**WHAT TO WORK ON:** Return the lines below that contain "bash".

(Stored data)
----

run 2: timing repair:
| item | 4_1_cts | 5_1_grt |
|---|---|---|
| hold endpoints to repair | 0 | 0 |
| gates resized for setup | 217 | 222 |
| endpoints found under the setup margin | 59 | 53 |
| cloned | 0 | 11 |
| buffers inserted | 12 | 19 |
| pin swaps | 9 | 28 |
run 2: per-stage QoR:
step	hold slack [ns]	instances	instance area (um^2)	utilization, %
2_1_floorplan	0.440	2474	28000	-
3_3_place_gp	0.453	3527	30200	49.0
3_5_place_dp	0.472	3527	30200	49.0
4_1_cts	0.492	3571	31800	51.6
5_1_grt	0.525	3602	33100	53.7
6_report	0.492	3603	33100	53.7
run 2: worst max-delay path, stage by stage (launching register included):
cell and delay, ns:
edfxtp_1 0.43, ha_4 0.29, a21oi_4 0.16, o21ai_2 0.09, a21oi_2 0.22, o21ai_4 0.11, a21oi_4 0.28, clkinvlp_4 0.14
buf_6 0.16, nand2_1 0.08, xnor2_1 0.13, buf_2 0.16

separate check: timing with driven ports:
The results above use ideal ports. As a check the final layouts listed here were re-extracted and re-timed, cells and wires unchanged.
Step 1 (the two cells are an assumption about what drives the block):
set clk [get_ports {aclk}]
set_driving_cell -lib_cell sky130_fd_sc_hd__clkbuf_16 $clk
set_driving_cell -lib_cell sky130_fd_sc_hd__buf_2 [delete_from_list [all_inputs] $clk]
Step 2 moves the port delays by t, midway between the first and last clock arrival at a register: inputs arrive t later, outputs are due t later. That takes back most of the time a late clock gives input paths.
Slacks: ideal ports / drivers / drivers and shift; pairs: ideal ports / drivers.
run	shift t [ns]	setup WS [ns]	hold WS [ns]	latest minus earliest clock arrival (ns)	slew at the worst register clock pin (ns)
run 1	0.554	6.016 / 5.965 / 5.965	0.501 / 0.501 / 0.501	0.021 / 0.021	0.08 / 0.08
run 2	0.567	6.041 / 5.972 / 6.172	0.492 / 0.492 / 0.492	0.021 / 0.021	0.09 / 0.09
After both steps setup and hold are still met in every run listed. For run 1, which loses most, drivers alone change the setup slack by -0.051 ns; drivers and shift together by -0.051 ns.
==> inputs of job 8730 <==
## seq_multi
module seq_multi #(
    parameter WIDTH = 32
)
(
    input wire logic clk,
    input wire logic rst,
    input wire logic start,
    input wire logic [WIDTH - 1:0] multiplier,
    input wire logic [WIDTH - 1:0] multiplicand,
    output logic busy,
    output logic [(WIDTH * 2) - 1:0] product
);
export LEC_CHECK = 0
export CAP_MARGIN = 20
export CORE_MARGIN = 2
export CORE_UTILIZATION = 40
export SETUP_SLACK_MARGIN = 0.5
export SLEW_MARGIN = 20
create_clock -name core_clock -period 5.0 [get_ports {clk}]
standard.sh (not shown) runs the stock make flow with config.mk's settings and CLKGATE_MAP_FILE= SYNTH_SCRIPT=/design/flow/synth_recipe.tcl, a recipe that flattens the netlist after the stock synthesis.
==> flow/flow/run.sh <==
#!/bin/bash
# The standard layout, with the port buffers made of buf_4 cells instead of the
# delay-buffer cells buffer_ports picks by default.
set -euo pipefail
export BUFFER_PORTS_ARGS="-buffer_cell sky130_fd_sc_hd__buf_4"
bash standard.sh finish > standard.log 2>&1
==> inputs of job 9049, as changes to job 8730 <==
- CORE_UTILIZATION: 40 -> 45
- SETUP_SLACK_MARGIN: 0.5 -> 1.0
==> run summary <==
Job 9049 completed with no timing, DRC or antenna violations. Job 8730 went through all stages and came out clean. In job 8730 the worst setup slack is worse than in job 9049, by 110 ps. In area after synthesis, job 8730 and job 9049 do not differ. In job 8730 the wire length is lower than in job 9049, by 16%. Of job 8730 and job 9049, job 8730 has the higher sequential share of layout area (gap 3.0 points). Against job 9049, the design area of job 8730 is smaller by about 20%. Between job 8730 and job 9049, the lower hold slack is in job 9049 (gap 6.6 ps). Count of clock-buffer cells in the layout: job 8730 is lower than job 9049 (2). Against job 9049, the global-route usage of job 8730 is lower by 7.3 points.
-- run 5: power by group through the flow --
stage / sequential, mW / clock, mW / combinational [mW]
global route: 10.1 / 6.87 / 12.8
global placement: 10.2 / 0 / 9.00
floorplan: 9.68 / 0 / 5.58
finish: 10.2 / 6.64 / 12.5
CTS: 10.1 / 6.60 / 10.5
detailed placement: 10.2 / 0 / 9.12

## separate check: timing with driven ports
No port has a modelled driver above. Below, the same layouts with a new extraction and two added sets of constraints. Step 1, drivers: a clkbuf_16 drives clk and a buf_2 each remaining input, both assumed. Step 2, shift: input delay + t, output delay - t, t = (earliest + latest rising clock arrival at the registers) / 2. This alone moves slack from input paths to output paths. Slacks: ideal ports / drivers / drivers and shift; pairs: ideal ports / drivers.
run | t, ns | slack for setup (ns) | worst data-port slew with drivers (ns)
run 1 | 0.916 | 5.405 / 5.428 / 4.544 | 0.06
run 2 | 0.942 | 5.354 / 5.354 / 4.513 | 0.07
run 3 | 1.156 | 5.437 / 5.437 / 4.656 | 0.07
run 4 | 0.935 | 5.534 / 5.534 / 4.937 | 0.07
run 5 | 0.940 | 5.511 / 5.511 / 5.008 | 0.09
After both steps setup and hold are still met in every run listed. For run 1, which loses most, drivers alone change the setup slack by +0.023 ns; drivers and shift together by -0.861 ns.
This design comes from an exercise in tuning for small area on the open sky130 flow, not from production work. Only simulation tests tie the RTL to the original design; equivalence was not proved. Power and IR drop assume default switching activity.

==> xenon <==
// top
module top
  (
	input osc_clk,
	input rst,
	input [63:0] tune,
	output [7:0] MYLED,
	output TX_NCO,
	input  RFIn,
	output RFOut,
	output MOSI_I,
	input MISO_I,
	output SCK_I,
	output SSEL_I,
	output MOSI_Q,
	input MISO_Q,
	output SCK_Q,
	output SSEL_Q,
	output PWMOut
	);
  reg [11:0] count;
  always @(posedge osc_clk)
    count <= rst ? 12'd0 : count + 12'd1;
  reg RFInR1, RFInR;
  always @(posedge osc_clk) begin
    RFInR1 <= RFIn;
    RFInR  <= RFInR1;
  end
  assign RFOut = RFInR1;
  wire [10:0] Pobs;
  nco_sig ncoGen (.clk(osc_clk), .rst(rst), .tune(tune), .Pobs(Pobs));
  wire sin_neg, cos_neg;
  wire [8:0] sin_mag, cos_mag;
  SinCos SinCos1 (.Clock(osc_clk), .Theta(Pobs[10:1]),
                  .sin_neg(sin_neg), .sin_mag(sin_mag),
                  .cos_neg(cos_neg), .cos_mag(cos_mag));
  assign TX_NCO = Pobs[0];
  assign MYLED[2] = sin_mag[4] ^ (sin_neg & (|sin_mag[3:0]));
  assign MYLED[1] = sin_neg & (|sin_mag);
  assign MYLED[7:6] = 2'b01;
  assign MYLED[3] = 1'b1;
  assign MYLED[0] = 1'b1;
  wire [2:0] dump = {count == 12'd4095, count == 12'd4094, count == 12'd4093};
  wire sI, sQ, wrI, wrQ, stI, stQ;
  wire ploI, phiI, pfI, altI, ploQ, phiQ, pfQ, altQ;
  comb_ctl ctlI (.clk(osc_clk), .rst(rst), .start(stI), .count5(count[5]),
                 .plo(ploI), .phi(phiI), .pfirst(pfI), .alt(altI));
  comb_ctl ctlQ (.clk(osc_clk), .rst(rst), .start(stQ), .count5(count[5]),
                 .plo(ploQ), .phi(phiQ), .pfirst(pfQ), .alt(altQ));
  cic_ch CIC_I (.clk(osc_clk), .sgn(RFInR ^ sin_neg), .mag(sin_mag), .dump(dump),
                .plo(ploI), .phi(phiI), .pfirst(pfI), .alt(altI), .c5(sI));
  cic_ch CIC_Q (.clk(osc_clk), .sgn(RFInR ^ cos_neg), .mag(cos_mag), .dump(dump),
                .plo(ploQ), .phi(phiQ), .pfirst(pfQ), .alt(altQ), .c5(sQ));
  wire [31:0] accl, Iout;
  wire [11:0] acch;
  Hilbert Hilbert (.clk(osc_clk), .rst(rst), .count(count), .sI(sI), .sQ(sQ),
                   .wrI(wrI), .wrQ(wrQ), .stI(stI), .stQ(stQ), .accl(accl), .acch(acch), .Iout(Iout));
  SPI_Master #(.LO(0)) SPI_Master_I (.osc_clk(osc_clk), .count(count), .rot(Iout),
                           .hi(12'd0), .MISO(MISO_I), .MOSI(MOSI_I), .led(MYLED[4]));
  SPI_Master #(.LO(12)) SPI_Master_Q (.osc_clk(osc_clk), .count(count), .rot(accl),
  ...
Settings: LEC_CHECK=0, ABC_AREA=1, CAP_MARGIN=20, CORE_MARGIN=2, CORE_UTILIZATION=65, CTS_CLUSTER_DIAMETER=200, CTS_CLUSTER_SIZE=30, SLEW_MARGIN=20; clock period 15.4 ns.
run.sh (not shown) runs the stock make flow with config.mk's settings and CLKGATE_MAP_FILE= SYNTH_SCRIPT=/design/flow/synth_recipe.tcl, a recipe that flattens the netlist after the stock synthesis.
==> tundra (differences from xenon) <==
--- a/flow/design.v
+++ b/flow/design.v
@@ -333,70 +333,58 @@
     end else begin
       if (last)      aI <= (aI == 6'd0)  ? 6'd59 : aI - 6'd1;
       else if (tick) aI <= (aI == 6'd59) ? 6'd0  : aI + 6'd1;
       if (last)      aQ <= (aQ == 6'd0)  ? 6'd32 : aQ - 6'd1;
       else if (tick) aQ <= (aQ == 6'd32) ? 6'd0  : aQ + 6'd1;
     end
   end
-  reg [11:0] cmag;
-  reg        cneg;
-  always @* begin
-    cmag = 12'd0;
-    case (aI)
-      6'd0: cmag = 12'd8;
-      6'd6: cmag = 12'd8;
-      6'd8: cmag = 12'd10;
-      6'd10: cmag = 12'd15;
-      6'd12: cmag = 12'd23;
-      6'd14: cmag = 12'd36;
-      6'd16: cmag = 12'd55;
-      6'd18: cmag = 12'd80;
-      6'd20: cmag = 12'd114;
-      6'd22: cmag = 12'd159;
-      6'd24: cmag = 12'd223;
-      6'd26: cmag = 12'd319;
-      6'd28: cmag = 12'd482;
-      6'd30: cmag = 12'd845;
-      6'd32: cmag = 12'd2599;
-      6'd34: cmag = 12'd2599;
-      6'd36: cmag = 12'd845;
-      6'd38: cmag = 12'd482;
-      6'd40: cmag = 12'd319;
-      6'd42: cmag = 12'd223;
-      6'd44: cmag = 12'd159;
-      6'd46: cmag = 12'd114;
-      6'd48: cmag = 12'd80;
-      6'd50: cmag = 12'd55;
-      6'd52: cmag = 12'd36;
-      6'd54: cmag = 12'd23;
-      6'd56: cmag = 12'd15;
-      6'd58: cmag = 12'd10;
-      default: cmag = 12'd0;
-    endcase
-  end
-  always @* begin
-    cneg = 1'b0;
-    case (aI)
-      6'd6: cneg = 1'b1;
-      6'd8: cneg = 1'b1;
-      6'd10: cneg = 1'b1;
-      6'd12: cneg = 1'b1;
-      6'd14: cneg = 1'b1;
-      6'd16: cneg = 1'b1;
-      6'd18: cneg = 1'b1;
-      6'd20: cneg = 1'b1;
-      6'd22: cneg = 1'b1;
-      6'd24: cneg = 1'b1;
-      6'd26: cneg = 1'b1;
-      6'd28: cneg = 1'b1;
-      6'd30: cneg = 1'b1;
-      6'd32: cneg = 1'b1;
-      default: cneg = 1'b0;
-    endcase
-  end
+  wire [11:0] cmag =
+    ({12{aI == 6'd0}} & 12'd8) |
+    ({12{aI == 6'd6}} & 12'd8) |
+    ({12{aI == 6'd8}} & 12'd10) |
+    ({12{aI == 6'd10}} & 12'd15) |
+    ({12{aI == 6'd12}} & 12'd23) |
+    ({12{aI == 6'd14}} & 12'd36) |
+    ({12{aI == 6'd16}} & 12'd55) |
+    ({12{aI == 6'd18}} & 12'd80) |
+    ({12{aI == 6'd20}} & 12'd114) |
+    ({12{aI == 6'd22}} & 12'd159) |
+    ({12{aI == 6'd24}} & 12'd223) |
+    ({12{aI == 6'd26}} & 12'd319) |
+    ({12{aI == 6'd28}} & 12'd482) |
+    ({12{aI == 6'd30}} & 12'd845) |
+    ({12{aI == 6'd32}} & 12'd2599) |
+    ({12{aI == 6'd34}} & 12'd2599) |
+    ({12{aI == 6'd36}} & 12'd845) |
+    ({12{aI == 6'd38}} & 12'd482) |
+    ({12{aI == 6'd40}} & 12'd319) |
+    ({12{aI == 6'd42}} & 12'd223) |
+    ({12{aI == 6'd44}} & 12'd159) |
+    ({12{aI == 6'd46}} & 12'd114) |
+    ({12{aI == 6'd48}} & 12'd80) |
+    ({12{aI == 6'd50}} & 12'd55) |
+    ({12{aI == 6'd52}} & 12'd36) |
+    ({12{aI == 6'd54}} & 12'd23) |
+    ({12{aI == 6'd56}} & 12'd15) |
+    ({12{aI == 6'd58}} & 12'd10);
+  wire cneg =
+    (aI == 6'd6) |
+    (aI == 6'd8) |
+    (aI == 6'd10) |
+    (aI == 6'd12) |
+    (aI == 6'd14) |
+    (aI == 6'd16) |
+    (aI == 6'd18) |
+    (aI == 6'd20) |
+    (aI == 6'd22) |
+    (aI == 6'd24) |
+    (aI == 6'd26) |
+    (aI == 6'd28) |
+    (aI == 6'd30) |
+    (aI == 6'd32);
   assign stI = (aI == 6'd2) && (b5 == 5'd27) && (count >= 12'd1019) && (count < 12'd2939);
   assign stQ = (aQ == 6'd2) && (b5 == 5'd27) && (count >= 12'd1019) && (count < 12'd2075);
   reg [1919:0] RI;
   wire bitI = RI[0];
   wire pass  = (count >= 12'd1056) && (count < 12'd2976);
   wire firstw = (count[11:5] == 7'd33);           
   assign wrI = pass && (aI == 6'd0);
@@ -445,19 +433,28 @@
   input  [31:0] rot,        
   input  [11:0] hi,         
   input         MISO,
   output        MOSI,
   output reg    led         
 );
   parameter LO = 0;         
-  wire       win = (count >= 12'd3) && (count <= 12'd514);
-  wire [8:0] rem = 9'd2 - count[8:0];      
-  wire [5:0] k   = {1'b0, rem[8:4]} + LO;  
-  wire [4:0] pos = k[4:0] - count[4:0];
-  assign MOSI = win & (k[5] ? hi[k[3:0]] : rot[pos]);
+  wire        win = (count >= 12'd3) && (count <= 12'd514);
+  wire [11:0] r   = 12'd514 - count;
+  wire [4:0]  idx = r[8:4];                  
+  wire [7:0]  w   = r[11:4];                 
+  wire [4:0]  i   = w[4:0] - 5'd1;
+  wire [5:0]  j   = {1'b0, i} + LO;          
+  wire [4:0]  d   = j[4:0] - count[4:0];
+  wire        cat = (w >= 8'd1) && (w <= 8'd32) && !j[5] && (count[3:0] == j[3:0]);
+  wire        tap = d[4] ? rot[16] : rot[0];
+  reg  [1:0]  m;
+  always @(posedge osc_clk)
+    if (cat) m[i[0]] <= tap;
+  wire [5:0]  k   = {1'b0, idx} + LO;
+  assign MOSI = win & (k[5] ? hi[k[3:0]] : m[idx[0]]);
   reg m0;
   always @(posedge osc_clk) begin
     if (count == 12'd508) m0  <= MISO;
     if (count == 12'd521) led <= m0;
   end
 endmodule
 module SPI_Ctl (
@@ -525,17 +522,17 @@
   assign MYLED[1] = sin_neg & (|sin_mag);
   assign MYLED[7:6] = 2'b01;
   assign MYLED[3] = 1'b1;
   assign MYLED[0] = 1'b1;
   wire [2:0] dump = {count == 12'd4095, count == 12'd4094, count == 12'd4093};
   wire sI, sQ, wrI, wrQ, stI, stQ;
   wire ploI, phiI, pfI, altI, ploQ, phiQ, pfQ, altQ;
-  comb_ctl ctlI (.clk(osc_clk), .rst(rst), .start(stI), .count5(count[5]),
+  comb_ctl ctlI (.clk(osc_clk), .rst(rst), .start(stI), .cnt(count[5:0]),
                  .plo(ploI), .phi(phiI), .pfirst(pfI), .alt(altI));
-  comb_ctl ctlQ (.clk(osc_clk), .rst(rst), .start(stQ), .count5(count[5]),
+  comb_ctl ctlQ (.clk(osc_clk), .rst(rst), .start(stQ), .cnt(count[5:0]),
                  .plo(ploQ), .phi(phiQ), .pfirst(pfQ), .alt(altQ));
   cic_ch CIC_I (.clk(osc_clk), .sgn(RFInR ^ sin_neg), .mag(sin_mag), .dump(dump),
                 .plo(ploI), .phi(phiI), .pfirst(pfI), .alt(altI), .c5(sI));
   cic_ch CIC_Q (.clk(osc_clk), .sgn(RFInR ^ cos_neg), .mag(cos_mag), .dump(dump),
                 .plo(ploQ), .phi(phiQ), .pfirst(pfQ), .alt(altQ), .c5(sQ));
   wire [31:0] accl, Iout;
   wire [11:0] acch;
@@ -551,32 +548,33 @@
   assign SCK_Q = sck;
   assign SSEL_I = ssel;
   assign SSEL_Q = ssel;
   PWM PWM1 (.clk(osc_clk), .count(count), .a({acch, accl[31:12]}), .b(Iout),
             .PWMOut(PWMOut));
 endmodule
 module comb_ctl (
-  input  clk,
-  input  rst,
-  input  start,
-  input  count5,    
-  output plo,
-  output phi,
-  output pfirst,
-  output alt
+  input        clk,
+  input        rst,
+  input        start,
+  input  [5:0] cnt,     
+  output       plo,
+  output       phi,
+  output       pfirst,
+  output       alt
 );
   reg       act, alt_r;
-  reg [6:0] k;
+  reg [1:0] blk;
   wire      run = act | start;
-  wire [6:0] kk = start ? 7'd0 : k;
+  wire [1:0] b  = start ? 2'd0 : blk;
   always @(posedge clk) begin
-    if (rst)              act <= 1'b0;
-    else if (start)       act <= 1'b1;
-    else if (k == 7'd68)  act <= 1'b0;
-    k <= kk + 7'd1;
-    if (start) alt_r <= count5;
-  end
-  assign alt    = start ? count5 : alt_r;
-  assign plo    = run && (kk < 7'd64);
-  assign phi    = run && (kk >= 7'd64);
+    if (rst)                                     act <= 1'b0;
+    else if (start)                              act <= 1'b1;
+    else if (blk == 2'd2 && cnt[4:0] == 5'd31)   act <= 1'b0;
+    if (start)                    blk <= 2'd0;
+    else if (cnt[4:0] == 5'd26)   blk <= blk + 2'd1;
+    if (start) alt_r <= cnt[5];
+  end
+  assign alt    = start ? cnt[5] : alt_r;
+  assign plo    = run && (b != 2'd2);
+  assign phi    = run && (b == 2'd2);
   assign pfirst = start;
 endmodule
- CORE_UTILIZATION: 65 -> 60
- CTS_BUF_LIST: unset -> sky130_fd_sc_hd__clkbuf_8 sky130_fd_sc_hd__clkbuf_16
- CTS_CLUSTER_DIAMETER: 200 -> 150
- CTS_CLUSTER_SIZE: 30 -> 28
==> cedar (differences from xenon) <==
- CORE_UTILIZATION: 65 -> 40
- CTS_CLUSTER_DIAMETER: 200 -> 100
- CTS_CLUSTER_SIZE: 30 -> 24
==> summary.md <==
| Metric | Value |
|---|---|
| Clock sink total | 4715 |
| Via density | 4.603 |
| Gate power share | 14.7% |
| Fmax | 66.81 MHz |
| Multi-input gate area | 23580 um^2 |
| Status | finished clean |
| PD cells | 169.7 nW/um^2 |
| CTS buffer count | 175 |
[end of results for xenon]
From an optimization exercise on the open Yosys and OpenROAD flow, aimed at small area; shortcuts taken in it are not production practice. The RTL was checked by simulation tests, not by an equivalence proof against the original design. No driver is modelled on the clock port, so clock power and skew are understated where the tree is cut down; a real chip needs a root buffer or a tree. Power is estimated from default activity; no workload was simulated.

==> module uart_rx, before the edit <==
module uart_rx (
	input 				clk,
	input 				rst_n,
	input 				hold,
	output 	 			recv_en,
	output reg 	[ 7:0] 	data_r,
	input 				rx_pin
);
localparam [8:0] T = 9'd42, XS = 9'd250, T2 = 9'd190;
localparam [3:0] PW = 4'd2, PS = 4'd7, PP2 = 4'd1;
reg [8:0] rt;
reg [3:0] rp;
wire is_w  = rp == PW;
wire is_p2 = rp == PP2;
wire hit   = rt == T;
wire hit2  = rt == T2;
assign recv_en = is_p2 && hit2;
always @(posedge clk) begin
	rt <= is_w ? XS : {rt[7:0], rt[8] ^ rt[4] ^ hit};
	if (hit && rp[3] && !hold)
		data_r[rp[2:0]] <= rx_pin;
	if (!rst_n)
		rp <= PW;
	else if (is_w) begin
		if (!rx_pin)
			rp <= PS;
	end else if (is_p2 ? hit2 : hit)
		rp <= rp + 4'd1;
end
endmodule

----

**EXERCISE ANSWER:**
#!/bin/bash
bash standard.sh finish > standard.log 2>&1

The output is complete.